Ich besuche einen Datenanalysekurs und einige meiner tief verwurzelten Ideen werden erschüttert. Die Idee, dass der Fehler (epsilon) sowie jede andere Art von Varianz nur für eine Gruppe (eine Stichprobe oder eine gesamte Population) gilt (so dachte ich). Jetzt wird uns beigebracht, dass eine der Regressionsannahmen darin besteht, dass die Varianz "für alle Individuen gleich" ist. Das ist irgendwie schockierend für mich. Ich dachte immer, dass es die Varianz in Y über alle Werte von X war, die als konstant angenommen wurde.

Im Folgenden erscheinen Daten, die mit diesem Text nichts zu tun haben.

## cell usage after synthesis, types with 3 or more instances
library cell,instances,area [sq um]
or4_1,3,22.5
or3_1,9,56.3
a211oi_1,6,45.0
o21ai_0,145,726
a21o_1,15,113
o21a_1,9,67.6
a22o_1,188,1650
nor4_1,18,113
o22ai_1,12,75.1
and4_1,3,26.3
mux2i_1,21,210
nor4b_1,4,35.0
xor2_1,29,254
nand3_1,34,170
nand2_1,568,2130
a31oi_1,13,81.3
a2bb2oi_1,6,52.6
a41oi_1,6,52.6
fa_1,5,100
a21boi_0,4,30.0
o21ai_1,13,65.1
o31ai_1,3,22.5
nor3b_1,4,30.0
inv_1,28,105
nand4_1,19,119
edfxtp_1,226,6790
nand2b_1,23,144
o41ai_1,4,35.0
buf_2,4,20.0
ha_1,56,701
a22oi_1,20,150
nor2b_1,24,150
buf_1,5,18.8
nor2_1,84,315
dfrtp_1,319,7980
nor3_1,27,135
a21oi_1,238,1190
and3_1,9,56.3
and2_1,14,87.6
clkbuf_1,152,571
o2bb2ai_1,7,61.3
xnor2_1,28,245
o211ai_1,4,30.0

Ich habe mich mit dem Professor unterhalten, der mir sagte, dass wir bei einer Regression davon ausgehen, dass unser Modell wahr ist. Und ich denke, das ist der schwierige Teil. Für mich bedeutete der Fehlerbegriff (epsilon) immer so etwas wie "alle Elemente, die wir nicht kennen und die unsere Ergebnisvariable beeinflussen könnten, plus einige Messfehler". In der Art und Weise, wie die Klasse unterrichtet wird, gibt es kein "anderes Zeug"; Unser Modell wird als wahr und vollständig angenommen. Dies bedeutet, dass alle verbleibenden Abweichungen als Produkt eines Messfehlers betrachtet werden müssen (daher wird erwartet, dass eine 20-malige Messung einer Person dieselbe Varianz ergibt wie eine einmalige Messung von 20 Personen).
Ich habe das Gefühl, dass irgendwo etwas nicht stimmt. Ich hätte gerne eine Expertenmeinung dazu ... Gibt es konzeptionell einen Interpretationsspielraum für den Fehlerbegriff?